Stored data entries
* * *

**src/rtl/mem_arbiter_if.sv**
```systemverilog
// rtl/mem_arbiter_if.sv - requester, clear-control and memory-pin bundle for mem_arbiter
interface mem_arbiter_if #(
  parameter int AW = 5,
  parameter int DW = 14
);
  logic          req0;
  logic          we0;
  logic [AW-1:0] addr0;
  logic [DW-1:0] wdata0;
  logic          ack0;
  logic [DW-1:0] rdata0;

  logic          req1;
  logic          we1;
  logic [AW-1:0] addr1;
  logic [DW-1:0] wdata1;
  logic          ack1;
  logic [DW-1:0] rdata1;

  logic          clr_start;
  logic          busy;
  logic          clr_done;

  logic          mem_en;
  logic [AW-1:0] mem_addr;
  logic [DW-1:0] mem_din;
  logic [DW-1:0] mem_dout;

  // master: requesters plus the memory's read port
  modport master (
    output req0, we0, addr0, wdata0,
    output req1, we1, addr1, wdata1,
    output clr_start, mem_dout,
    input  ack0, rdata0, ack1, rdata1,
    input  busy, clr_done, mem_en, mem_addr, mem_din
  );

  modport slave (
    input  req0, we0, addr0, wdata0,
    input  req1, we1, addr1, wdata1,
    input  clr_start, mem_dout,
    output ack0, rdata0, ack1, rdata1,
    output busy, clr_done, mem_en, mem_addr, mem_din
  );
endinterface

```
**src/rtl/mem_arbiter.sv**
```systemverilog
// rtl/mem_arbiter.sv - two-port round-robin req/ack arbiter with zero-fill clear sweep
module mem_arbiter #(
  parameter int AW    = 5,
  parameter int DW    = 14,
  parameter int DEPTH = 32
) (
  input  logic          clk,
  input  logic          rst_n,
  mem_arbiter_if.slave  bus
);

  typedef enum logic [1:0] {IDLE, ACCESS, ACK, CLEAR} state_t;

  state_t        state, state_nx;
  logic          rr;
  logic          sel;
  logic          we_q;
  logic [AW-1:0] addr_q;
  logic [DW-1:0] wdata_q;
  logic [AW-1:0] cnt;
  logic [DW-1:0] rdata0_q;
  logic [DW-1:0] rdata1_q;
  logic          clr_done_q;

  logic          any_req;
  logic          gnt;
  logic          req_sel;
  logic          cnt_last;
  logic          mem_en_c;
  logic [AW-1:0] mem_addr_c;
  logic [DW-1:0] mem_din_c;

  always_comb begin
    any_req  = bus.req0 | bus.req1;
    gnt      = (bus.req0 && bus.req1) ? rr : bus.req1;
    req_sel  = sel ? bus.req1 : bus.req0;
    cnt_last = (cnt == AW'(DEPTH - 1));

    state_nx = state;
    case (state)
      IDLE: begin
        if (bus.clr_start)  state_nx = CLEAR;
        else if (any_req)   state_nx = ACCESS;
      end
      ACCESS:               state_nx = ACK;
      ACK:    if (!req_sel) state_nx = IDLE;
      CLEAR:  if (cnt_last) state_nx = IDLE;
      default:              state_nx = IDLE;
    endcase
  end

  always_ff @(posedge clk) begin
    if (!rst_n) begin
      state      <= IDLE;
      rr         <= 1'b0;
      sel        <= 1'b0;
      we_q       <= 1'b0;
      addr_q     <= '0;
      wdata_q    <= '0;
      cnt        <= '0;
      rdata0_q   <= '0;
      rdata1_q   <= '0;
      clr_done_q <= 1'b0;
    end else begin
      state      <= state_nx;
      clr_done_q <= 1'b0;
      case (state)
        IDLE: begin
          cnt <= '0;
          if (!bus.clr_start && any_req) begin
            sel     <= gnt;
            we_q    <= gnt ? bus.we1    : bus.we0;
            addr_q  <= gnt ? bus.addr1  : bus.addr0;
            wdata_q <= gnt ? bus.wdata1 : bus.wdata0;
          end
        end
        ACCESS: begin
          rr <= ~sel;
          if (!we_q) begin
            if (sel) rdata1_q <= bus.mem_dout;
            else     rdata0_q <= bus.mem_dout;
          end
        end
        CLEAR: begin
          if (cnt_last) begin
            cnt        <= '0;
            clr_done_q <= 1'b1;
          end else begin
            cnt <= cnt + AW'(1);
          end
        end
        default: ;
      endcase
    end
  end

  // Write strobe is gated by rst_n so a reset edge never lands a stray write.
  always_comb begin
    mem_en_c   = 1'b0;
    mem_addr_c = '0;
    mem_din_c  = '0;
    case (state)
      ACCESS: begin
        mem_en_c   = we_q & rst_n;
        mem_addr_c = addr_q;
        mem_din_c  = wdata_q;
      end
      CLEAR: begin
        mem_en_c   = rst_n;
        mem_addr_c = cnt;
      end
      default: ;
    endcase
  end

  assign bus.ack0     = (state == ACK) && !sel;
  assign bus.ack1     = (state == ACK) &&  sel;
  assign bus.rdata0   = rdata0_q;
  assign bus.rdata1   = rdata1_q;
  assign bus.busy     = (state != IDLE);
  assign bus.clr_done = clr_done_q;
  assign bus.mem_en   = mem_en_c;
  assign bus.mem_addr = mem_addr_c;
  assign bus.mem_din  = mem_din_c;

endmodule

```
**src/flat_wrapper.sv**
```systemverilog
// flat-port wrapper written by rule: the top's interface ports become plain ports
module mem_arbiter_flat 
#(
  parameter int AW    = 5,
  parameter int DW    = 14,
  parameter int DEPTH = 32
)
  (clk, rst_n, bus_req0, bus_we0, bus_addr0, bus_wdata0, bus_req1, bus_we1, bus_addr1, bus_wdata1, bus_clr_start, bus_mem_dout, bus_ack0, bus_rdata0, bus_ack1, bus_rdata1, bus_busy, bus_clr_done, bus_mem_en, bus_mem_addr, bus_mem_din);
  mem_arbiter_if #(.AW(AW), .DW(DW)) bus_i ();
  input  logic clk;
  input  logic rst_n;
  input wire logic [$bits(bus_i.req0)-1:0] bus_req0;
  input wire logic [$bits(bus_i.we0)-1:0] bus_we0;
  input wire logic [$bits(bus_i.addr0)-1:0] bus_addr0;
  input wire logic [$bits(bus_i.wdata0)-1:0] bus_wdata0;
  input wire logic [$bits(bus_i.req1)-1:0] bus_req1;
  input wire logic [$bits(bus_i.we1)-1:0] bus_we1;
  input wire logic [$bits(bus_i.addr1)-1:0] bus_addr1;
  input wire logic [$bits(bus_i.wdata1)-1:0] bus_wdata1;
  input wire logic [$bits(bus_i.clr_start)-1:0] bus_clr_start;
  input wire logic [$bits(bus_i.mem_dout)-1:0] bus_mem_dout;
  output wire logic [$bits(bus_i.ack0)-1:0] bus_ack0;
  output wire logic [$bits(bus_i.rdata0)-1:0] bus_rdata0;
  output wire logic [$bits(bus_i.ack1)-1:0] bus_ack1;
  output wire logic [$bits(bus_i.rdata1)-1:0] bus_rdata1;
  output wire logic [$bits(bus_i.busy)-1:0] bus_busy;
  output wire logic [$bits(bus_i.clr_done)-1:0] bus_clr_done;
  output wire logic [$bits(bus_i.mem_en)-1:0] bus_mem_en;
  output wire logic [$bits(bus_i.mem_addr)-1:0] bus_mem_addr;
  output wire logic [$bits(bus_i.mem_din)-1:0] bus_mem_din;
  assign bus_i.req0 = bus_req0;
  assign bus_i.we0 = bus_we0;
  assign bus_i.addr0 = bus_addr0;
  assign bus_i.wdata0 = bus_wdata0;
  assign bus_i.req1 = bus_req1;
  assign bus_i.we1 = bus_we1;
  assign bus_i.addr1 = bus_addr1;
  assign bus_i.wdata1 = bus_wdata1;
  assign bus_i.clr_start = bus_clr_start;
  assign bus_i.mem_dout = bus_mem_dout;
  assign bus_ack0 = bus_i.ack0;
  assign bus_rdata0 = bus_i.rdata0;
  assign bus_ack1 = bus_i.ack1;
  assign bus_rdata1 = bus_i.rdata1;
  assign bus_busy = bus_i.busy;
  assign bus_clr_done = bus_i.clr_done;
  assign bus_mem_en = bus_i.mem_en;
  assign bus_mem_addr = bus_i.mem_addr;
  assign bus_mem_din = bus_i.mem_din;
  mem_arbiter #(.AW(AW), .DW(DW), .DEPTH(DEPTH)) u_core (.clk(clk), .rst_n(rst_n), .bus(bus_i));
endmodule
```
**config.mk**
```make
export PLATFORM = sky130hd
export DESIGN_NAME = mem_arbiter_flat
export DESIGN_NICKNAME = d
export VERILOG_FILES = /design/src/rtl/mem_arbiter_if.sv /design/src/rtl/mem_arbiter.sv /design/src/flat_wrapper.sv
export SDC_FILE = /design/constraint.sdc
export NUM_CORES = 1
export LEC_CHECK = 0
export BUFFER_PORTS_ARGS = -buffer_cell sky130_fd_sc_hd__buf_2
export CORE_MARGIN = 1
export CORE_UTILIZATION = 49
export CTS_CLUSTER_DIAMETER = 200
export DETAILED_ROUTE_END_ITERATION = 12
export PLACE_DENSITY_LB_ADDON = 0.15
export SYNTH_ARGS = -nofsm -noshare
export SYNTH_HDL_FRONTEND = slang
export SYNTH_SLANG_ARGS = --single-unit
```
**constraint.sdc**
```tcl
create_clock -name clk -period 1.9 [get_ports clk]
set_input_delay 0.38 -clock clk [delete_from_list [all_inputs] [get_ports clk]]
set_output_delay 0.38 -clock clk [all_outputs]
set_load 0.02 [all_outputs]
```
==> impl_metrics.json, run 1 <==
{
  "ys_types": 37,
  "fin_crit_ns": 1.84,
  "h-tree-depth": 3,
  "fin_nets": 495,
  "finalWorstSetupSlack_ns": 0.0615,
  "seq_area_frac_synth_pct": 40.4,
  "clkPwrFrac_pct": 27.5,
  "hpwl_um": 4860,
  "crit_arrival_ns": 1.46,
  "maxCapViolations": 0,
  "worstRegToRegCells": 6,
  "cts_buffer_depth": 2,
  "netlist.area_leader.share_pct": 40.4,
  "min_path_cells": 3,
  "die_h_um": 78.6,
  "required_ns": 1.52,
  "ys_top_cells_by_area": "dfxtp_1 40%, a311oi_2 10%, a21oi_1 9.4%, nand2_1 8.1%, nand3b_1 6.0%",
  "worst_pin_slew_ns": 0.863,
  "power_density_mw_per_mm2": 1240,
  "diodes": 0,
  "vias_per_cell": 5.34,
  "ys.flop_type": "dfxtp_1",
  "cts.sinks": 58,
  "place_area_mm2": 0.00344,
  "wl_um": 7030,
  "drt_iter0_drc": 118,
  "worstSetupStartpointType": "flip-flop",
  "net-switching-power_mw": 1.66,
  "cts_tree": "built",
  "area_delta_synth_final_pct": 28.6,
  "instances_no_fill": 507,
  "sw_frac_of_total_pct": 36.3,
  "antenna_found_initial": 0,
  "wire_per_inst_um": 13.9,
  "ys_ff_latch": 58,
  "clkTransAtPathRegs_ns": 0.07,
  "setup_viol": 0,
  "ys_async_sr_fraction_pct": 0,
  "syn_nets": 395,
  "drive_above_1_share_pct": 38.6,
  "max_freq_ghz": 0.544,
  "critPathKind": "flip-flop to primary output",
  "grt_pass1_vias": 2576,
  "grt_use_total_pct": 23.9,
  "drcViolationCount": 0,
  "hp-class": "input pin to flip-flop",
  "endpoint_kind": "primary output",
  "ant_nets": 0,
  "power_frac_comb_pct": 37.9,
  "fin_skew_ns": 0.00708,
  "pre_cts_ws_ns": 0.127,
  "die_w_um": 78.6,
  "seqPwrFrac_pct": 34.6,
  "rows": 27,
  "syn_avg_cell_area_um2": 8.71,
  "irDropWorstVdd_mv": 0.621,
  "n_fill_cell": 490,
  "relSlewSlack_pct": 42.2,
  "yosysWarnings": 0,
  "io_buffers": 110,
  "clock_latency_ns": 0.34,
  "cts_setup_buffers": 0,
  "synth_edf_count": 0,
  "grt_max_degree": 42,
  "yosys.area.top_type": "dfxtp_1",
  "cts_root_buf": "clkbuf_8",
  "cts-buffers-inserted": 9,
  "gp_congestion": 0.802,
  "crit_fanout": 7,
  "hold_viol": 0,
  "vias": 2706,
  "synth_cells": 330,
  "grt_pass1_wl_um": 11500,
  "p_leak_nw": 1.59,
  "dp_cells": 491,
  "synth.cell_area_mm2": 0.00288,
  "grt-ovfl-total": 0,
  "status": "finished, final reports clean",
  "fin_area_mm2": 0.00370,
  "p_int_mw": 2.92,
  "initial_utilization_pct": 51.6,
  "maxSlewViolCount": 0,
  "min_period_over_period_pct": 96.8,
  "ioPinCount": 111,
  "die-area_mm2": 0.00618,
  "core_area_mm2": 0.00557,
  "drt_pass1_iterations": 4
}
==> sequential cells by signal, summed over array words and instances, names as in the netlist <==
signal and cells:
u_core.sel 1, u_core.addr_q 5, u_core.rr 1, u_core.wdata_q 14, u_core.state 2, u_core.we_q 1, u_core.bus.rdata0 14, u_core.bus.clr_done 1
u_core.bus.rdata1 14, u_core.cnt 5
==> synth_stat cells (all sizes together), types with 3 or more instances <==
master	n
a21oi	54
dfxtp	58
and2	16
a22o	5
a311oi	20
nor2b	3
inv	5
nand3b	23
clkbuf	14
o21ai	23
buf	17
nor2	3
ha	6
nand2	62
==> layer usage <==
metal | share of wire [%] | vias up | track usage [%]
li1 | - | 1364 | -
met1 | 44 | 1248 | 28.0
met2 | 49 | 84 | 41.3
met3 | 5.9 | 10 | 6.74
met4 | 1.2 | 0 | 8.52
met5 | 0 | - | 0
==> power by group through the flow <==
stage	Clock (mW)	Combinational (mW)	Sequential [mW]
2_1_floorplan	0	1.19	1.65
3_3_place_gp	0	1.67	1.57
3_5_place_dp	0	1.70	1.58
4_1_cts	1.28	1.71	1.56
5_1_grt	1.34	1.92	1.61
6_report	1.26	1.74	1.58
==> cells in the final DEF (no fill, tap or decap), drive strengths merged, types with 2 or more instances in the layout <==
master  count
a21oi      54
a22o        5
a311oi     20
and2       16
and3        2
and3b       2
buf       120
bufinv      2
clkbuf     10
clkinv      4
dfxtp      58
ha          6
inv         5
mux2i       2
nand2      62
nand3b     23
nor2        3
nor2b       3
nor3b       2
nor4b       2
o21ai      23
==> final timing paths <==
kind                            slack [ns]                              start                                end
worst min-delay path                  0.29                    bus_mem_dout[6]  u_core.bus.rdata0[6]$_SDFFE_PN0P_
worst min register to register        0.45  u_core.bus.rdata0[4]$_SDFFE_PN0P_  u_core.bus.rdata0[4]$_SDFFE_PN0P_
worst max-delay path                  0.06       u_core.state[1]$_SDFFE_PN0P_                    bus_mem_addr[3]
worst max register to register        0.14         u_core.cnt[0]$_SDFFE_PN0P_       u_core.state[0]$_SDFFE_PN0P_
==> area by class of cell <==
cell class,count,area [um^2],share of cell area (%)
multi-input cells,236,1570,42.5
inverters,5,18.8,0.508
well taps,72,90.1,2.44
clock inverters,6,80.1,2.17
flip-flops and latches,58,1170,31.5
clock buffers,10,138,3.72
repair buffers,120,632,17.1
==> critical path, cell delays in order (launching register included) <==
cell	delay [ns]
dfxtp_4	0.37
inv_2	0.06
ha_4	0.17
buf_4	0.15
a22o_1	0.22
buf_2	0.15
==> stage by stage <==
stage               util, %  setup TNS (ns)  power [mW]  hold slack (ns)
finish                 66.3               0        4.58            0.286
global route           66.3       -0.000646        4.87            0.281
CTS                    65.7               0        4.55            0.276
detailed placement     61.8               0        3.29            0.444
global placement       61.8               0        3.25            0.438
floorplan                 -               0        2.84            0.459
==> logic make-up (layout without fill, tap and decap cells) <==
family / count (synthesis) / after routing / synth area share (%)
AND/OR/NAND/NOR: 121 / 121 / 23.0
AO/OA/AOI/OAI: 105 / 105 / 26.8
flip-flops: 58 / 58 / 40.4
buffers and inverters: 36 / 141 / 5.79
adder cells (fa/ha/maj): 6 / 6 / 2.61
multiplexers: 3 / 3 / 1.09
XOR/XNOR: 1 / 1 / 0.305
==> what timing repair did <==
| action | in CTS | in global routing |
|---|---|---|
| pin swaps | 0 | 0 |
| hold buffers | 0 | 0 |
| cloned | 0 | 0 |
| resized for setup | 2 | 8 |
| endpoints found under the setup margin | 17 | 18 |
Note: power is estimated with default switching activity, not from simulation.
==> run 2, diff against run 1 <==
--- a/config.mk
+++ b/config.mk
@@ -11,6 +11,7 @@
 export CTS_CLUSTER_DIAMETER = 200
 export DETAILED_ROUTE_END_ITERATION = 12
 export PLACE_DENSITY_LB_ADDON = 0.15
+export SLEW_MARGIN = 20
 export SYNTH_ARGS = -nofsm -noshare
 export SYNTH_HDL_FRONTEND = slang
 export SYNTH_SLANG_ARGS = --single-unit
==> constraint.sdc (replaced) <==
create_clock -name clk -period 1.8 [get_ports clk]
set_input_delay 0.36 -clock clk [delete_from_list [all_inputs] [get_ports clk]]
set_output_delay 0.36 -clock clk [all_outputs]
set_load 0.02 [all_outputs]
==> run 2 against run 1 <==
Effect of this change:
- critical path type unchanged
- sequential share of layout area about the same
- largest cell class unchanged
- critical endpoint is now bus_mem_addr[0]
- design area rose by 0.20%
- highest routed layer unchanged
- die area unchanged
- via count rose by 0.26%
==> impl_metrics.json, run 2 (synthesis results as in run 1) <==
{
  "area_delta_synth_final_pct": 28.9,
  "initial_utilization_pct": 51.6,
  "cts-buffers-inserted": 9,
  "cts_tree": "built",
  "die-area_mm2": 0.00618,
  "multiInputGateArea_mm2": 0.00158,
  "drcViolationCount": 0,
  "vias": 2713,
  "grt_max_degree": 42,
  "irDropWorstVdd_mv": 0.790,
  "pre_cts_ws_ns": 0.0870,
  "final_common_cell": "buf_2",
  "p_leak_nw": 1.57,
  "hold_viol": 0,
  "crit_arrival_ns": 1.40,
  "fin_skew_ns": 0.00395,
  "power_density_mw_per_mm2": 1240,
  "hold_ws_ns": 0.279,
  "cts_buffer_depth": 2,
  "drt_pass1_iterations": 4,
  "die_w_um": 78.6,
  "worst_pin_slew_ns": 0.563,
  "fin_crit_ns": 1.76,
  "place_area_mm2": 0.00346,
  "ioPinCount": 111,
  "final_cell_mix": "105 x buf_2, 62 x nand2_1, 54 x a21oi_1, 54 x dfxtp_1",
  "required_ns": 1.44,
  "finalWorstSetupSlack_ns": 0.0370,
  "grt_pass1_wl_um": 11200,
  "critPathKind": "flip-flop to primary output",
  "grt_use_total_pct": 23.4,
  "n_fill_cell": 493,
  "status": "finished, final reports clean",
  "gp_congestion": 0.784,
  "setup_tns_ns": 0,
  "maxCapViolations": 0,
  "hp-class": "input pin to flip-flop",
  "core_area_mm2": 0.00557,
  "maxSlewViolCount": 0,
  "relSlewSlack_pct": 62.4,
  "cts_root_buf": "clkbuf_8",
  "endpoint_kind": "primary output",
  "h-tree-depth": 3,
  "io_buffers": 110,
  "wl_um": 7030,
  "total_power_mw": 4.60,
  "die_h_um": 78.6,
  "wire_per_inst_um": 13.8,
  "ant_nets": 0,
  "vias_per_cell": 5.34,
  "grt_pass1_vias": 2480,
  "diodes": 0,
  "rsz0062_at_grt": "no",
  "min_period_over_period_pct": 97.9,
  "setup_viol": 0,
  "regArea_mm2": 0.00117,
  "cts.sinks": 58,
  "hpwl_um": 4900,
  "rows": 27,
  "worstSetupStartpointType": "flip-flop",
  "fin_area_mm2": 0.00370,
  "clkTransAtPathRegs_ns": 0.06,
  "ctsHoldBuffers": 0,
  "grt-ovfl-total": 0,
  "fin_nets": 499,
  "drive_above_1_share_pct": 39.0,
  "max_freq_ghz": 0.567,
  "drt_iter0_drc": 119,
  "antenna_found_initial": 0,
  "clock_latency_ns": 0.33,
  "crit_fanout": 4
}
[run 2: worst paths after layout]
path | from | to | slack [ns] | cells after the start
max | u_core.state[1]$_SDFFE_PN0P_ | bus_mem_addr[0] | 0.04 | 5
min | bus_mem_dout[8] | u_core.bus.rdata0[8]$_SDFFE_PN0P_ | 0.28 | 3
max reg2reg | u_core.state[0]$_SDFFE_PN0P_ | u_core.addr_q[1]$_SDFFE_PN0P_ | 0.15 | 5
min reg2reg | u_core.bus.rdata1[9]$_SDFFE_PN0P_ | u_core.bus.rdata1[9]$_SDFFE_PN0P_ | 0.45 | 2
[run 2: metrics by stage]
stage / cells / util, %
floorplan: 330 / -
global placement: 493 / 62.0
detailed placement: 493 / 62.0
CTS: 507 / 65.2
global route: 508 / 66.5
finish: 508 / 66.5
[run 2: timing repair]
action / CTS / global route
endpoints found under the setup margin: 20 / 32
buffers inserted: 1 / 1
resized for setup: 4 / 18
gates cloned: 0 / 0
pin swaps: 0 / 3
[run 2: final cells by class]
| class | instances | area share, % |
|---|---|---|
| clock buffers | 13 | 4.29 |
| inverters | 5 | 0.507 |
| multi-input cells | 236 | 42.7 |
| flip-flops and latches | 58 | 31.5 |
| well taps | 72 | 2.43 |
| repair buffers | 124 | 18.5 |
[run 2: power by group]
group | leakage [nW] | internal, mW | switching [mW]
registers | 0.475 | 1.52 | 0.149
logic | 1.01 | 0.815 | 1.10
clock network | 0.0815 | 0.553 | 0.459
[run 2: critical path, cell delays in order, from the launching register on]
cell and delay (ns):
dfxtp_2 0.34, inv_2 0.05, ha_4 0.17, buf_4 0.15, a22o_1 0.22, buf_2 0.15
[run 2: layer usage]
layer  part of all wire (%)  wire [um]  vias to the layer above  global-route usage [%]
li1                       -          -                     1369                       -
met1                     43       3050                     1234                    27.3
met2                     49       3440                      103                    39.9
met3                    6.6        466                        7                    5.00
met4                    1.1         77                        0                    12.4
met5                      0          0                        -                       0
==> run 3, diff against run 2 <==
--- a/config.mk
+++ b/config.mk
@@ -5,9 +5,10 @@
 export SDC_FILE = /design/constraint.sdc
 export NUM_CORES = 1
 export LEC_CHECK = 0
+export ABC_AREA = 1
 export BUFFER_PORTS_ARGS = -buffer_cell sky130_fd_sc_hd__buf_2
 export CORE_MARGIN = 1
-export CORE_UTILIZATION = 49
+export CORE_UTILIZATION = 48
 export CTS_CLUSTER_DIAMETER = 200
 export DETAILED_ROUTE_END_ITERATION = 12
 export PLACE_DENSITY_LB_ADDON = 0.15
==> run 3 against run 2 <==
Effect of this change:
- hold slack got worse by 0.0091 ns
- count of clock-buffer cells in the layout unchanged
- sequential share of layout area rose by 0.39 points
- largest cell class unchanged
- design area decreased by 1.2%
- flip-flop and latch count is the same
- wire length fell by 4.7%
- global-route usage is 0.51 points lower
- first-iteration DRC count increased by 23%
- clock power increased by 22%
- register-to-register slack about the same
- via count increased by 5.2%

* * *

- **Exercise directions**: Taking the records above, retype every line from the one with "action / CTS / global route" down to the one with "13 | 4.29 |", exactly and with nothing else.

- **Result of the task**:
action / CTS / global route
endpoints found under the setup margin: 20 / 32
buffers inserted: 1 / 1
resized for setup: 4 / 18
gates cloned: 0 / 0
pin swaps: 0 / 3
[run 2: final cells by class]
| class | instances | area share, % |
|---|---|---|
| clock buffers | 13 | 4.29 |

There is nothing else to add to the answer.